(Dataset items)
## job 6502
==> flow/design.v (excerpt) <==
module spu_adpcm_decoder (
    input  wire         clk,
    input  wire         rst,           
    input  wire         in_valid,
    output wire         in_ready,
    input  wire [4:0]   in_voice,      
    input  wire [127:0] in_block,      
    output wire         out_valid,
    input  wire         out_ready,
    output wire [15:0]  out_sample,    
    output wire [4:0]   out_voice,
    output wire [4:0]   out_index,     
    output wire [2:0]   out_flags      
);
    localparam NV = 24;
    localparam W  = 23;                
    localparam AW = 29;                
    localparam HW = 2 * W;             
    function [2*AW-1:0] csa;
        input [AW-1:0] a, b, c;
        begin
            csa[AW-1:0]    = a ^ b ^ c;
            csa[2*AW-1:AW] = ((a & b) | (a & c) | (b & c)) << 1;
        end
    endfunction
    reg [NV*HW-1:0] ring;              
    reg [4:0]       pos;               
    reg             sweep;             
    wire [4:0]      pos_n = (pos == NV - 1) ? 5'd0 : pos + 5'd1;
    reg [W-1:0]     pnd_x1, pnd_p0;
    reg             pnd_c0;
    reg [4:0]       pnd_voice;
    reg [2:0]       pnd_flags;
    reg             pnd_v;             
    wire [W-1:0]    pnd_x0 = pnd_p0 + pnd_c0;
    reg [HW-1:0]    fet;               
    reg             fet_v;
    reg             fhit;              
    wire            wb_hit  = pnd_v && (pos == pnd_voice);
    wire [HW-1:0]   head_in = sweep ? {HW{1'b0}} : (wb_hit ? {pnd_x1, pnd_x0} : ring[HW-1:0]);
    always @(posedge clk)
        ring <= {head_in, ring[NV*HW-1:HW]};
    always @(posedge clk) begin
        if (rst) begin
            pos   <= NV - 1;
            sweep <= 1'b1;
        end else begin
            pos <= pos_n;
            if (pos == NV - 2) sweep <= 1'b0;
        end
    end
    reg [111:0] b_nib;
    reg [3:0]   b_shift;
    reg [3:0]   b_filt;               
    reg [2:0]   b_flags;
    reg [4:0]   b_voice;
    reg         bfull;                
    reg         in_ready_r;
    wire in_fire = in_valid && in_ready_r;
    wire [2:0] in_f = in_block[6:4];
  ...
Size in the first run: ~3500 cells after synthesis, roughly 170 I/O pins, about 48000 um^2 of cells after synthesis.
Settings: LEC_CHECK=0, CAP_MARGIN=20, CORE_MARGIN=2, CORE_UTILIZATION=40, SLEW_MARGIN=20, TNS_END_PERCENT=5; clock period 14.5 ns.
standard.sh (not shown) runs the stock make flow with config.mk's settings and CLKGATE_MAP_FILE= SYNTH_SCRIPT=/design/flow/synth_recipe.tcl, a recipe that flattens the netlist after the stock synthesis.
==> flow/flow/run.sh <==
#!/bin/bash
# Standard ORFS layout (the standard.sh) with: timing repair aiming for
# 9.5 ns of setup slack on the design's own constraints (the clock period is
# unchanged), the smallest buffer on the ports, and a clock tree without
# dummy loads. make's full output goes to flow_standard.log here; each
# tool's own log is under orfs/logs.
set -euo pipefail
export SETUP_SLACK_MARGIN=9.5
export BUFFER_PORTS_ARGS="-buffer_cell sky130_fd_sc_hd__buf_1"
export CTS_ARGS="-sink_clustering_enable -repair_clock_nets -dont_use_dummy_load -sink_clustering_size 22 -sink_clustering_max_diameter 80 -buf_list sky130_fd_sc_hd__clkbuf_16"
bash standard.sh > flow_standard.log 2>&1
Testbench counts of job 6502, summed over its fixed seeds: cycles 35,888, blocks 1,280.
This design comes from an exercise in tuning for small area on the open sky130 flow, not from production work.
RTL that was checked went through simulation tests only; none was proved equivalent to the original.
Power and IR drop assume default switching activity.

## P
Design hacodec, start of the top module:
module hacodec (
    input  wire       clk,
    input  wire       rst,
    input  wire       in_valid,
    output wire       in_ready,
    input  wire [7:0] in_data,
    input  wire       in_last,
    output wire       out_valid,
    input  wire       out_ready,
    output reg  [7:0] out_data,
    output wire       out_last
);
    function bcd_ok;
        input [7:0] b;
        bcd_ok = !(b[7] && (b[6] || b[5])) && !(b[3] && (b[2] || b[1]));
    endfunction
    function [11:0] div10;
        input [3:0] c;
        input [7:0] x;
        reg   [4:0] t;
        reg   [3:0] rr;
        reg   [7:0] qq;
        integer     b;
        begin
            rr = c;
            for (b = 7; b >= 0; b = b - 1) begin
                t = {rr, x[b]};
                if (t >= 5'd10) begin
                    qq[b] = 1'b1;
                    rr    = t - 5'd10;
                end else begin
                    qq[b] = 1'b0;
                    rr    = t[3:0];
                end
            end
            div10 = {rr, qq};
        end
    endfunction
  ...
For scale: roughly 200 flip-flops, ~24 I/O pins, ~7800 um2 of cells after synthesis.
export LEC_CHECK = 0
export CAP_MARGIN = 5
export CORE_MARGIN = 2
export CORE_UTILIZATION = 55
export SLEW_MARGIN = 5
create_clock -name core_clock -period 12.0 [get_ports {clk}]
standard.sh (not shown) runs the stock make flow with config.mk's settings and CLKGATE_MAP_FILE= SYNTH_SCRIPT=/design/flow/synth_recipe.tcl, a recipe that flattens the netlist after the stock synthesis.
==> flow/flow/run.sh <==
#!/bin/bash
# Own layout flow: the standard flow (standard.sh), except that synthesis maps the
# logic with an area-oriented ABC script (flow/abc.script) and without full-adder
# extraction; the port buffers are the smallest buffer; clock tree synthesis uses
# clkbuf_8 buffers and no dummy loads. Registers and their names are exactly those
# of the standard synthesis.
set -euo pipefail
W=$(cd "$(dirname "${BASH_SOURCE[0]}")/.." && pwd)
cd "$W"
export FLOW_ABC_SCRIPT="$W/flow/abc.script"
cat flow/abc_proc.tcl synth_recipe.tcl > "$W/area_synth.tcl"
bash standard.sh synth SYNTH_SCRIPT="$W/area_synth.tcl" ADDER_MAP_FILE= > "$W/synth.log" 2>&1
bash standard.sh finish SYNTH_SCRIPT="$W/area_synth.tcl" ADDER_MAP_FILE= BUFFER_PORTS_ARGS="-buffer_cell sky130_fd_sc_hd__buf_1" \
  CTS_ARGS="-sink_clustering_enable -repair_clock_nets -dont_use_dummy_load -buf_list sky130_fd_sc_hd__clkbuf_8" \
  > "$W/layout.log" 2>&1
test -f "$W/out/final.def"
==> flow/flow/abc.script <==
strash
dch -f
amap
strash
dch -f
amap
strash
dch -f
amap
strash
dch -f
amap
strash
dch -f
amap -F 2 -A 6
topo
==> flow/flow/abc_proc.tcl <==
# Area-oriented technology mapping: ORFS's synthesis calls abc with its own script;
# this wrapper swaps in flow/abc.script and leaves every other argument as it is.
proc abc {args} {
  set i [lsearch -exact $args -script]
  if {$i >= 0} {
    set args [lreplace $args $i [expr {$i + 1}] -script $::env(FLOW_ABC_SCRIPT)]
  }
  yosys abc {*}$args
}
## Diff of input files: Q against P
- GPL_TIMING_DRIVEN newly set to 0
--- a/flow/flow/run.sh
+++ b/flow/flow/run.sh
@@ -12,5 +12,5 @@
 bash standard.sh synth SYNTH_SCRIPT="$W/area_synth.tcl" ADDER_MAP_FILE= > "$W/synth.log" 2>&1
 bash standard.sh finish SYNTH_SCRIPT="$W/area_synth.tcl" ADDER_MAP_FILE= BUFFER_PORTS_ARGS="-buffer_cell sky130_fd_sc_hd__buf_1" \
-  CTS_ARGS="-sink_clustering_enable -repair_clock_nets -dont_use_dummy_load -buf_list sky130_fd_sc_hd__clkbuf_8" \
+  CTS_ARGS="-sink_clustering_enable -repair_clock_nets -dont_use_dummy_load -buf_list sky130_fd_sc_hd__clkbuf_8 sky130_fd_sc_hd__clkbuf_16" \
   > "$W/layout.log" 2>&1
 test -f "$W/out/final.def"
## What came out
- Cmp Q vs P: number of cells in the design after placement lower in Q
- Q terminated abnormally: 4_1_cts reported STA-0564.
- Any difference in area after synthesis between P and Q is small enough to ignore.
- In the reports for P and Q, the larger pre-CTS setup slack belongs to P.
- Routability-driven placement congestion ratio in Q is about 1.7% higher than in P
- Comparing P against Q, there is no change at all in number of distinct standard cells referenced by the synthesized netlist.
The inputs of R differ from those of Q as listed below.
--- a/flow/flow/run.sh
+++ b/flow/flow/run.sh
@@ -12,5 +12,5 @@
 bash standard.sh synth SYNTH_SCRIPT="$W/area_synth.tcl" ADDER_MAP_FILE= > "$W/synth.log" 2>&1
 bash standard.sh finish SYNTH_SCRIPT="$W/area_synth.tcl" ADDER_MAP_FILE= BUFFER_PORTS_ARGS="-buffer_cell sky130_fd_sc_hd__buf_1" \
-  CTS_ARGS="-sink_clustering_enable -repair_clock_nets -dont_use_dummy_load -buf_list sky130_fd_sc_hd__clkbuf_8 sky130_fd_sc_hd__clkbuf_16" \
+  CTS_ARGS="-sink_clustering_enable -repair_clock_nets -dont_use_dummy_load -buf_list sky130_fd_sc_hd__clkbuf_8" \
   > "$W/layout.log" 2>&1
 test -f "$W/out/final.def"
--- outcome ---
- Of R and Q, only Q never reached the final stage.
- Q terminated abnormally: 4_1_cts reported STA-0564.
- From Q to R, I/O pin count did not move at all.
- As far as sequential cell area fraction in the yosys report goes, R and Q are indistinguishable; the numbers are identical.
- Reported for R and Q, die extent in y turned out identical to the last digit.
- On number of placed cells counting well taps, R and Q are neck and neck.
- As far as weighted congestion reported at the end of routability-driven placement goes, R and Q are indistinguishable; the numbers are identical.
- Q -> R: effective utilization at floorplan delta 0, exact match
- Diff R..Q | number of flops mapped to enable cells by yosys | unchanged
- ~same instance count of the mapped netlist in R and Q
- Comparing R against Q, there is no change at all in worst slack at placement.
- Any difference in synthesized area between Q and R is small enough to ignore.
- The instance area at placement of Q and that of R are within noise of each other.
Function was not checked in any run of this note: the RTL went through the layout flow alone.

========
## job 3683
hacodec, a different RTL version from the one above (not shown whole).
Size in the first run: ~840 cells after synthesis, ~24 I/O pins, ~7500 µm² of cells after synthesis.
Settings: LEC_CHECK=0, CAP_MARGIN=5, CORE_MARGIN=2, CORE_UTILIZATION=55, GPL_TIMING_DRIVEN=0, SLEW_MARGIN=5; clock period 12.0 ns.
==> flow/flow/run.sh <==
#!/bin/bash
# Own layout flow: the standard flow (standard.sh), except that synthesis maps the
# logic with an area-oriented ABC script (flow/abc.script: SAT-based resynthesis
# with &deepsyn, then area mapping with amap) and without full-adder
# extraction; the port buffers are the smallest buffer; clock tree synthesis uses
# clkbuf_8 buffers and no dummy loads. Registers and their names are exactly those
# of the standard synthesis.
set -euo pipefail
W=$(cd "$(dirname "${BASH_SOURCE[0]}")/.." && pwd)
cd "$W"
export FLOW_ABC_SCRIPT="$W/flow/abc.script"
cat flow/abc_proc.tcl synth_recipe.tcl > "$W/area_synth.tcl"
bash standard.sh synth SYNTH_SCRIPT="$W/area_synth.tcl" ADDER_MAP_FILE= > "$W/synth.log" 2>&1
bash standard.sh finish SYNTH_SCRIPT="$W/area_synth.tcl" ADDER_MAP_FILE= BUFFER_PORTS_ARGS="-buffer_cell sky130_fd_sc_hd__buf_1" \
  CTS_ARGS="-sink_clustering_enable -repair_clock_nets -dont_use_dummy_load -buf_list {sky130_fd_sc_hd__clkbuf_4 sky130_fd_sc_hd__clkbuf_8}" \
  > "$W/layout.log" 2>&1
test -f "$W/out/final.def"
==> flow/flow/abc.script <==
strash
&get -n
&deepsyn -T 60
&put
dch -f
amap
strash
&get -n
&deepsyn -T 60
&put
dch -f
amap
strash
&get -n
&deepsyn -T 60
&put
dch -f
amap
strash
&get -n
&deepsyn -T 60
&put
dch -f
amap -F 2 -A 6
topo
Scripts as last shown in full above: flow/flow/abc_proc.tcl
The following lists how job 1078 was set up differently from job 3683:
# job 3683
export LEC_CHECK = 0
export CAP_MARGIN = 5
export CORE_MARGIN = 2
export CORE_UTILIZATION = 55
export GPL_TIMING_DRIVEN = 0
export SLEW_MARGIN = 5
create_clock -name core_clock -period 12.0 [get_ports {clk}]
# job 1078
export LEC_CHECK = 0
export CAP_MARGIN = 5
export CORE_MARGIN = 2
export CORE_UTILIZATION = 70
export GPL_TIMING_DRIVEN = 0
export SLEW_MARGIN = 5
create_clock -name core_clock -period 12.0 [get_ports {clk}]
diff --git a/flow/flow/run.sh b/flow/flow/run.sh
--- a/flow/flow/run.sh
+++ b/flow/flow/run.sh
@@ -13,5 +13,5 @@
 bash standard.sh synth SYNTH_SCRIPT="$W/area_synth.tcl" ADDER_MAP_FILE= > "$W/synth.log" 2>&1
 bash standard.sh finish SYNTH_SCRIPT="$W/area_synth.tcl" ADDER_MAP_FILE= BUFFER_PORTS_ARGS="-buffer_cell sky130_fd_sc_hd__buf_1" \
-  CTS_ARGS="-sink_clustering_enable -repair_clock_nets -dont_use_dummy_load -buf_list {sky130_fd_sc_hd__clkbuf_4 sky130_fd_sc_hd__clkbuf_8}" \
+  CTS_ARGS="-sink_clustering_enable -repair_clock_nets -dont_use_dummy_load -buf_list sky130_fd_sc_hd__clkbuf_8" \
   > "$W/layout.log" 2>&1
 test -f "$W/out/final.def"
## What came out
Clock power delta (job 1078 -> job 3683): insignificant
The portion of the layout cell area used by clock cells of job 3683 and that of job 1078 are within noise of each other.
Looking at final critical path time including I/O delays and setup across job 3683 and job 1078, the one that comes out higher is job 1078.
Delta (job 1078 minus job 3683): post-placement worst setup slack roughly the same, minimum hold slack saw an increase, number of cells in the design after placement went down 40, final cell area excluding filler cells lost 50 µm².
Note that the tapcell count recorded for job 1078 amounts to 0.77 times the value seen in job 3683.
Worst setup slack came out lower on job 1078 than on job 3683.
Total power on job 1078 is behind job 3683.
> inputs changed (job 1078 -> job 4285)
# job 1078
export LEC_CHECK = 0
export CAP_MARGIN = 5
export CORE_MARGIN = 2
export CORE_UTILIZATION = 70
export GPL_TIMING_DRIVEN = 0
export SLEW_MARGIN = 5
create_clock -name core_clock -period 12.0 [get_ports {clk}]
# job 4285
export LEC_CHECK = 0
export CAP_MARGIN = 5
export CORE_MARGIN = 2
export CORE_UTILIZATION = 55
export GPL_TIMING_DRIVEN = 0
export SLEW_MARGIN = 5
create_clock -name core_clock -period 12.0 [get_ports {clk}]
### Flow results
- In terms of number of endpoints failing setup at the final stage, job 1078 and job 4285 differ only marginally.
- Job 4285 vs job 1078 — global-route usage dropped 8.4 points.
- rem[2]$_DFFE_PP_ as the critical path endpoint was reported by job 4285, and rem[3]$_DFFE_PP_ by job 1078.
- Summary of job 4285 over job 1078: worst hold slack decreased 0.037 ns; total power increased about 1.8%; synthesized cell area essentially unchanged.
- In the tables for job 4285 and job 1078, core area reads lower with job 1078.
- The sequential cell area fraction in the yosys report on job 1078 is in line with that on job 4285.
- Against job 1078 as the reference, job 4285 delivers a higher die boundary width.
- On wire length per cell after detailed routing: job 4285 sits below job 1078.
- met2 demand-to-capacity share in global routing for job 4285: 15 points down relative to job 1078
- Compare job 4285 and job 1078 | wire length higher: job 1078
What job 9011 does differently from job 4285 at the input level:
diff --git a/flow/flow/run.sh b/flow/flow/run.sh
--- a/flow/flow/run.sh
+++ b/flow/flow/run.sh
@@ -1,6 +1,5 @@
 #!/bin/bash
 # Own layout flow: the standard flow (standard.sh), except that synthesis maps the
-# logic with an area-oriented ABC script (flow/abc.script: SAT-based resynthesis
-# with &deepsyn, then area mapping with amap) and without full-adder
+# logic with an area-oriented ABC script (flow/abc.script) and without full-adder
 # extraction; the port buffers are the smallest buffer; clock tree synthesis uses
 # clkbuf_8 buffers and no dummy loads. Registers and their names are exactly those
==> flow/flow/abc.script <==
strash
dch -f
amap
strash
dch -f
amap
strash
dch -f
amap
strash
dch -f
amap
strash
dch -f
amap -F 2 -A 6
topo
--- outcome ---
Re average cell area after synthesis: job 4285 was higher than job 9011. Against job 4285, job 9011 comes in 1.64 ns lower on setup slack. Compared with job 4285, vertical extent of the die in job 9011 increased by a few percent.

-- static timing again, ports no longer ideal --
Ports are ideal in the flow. The routed layouts listed here were re-timed in OpenROAD. Step 1: set_driving_cell puts a clkbuf_16 on clk and a buf_2 on each other input, an assumption about the parent block. Step 2, shift: input delay + t, output delay - t, t = (earliest + latest rising clock arrival at the registers) / 2. This alone moves slack from input paths to output paths. a / b / c = no drivers / after step 1 / after step 2; a / b = the first two.
run	t, ns	setup slack, ns	hold WS [ns]	worst slew at a driven data input, ns
P	0.489	2.419 / 2.419 / 2.419	0.302 / 0.302 / 0.302	0.03
R	0.482	1.231 / 1.196 / 1.678	0.305 / 0.305 / 0.305	0.03
job 3683	0.495	2.846 / 2.846 / 2.846	0.299 / 0.299 / 0.299	0.03
job 1078	0.493	2.563 / 2.563 / 2.563	0.321 / 0.321 / 0.321	0.03
job 4285	0.487	4.127 / 4.127 / 4.127	0.284 / 0.284 / 0.284	0.03
job 9011	0.489	2.484 / 2.484 / 2.484	0.287 / 0.287 / 0.287	0.03
After both steps setup and hold are still met in every run listed.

EXERCISE GOAL — The expected result is a copy of each line in the records where "localparam" appears.

RESULT OF THE TASK —
    localparam NV = 24;
    localparam W  = 23;                
    localparam AW = 29;                
    localparam HW = 2 * W;             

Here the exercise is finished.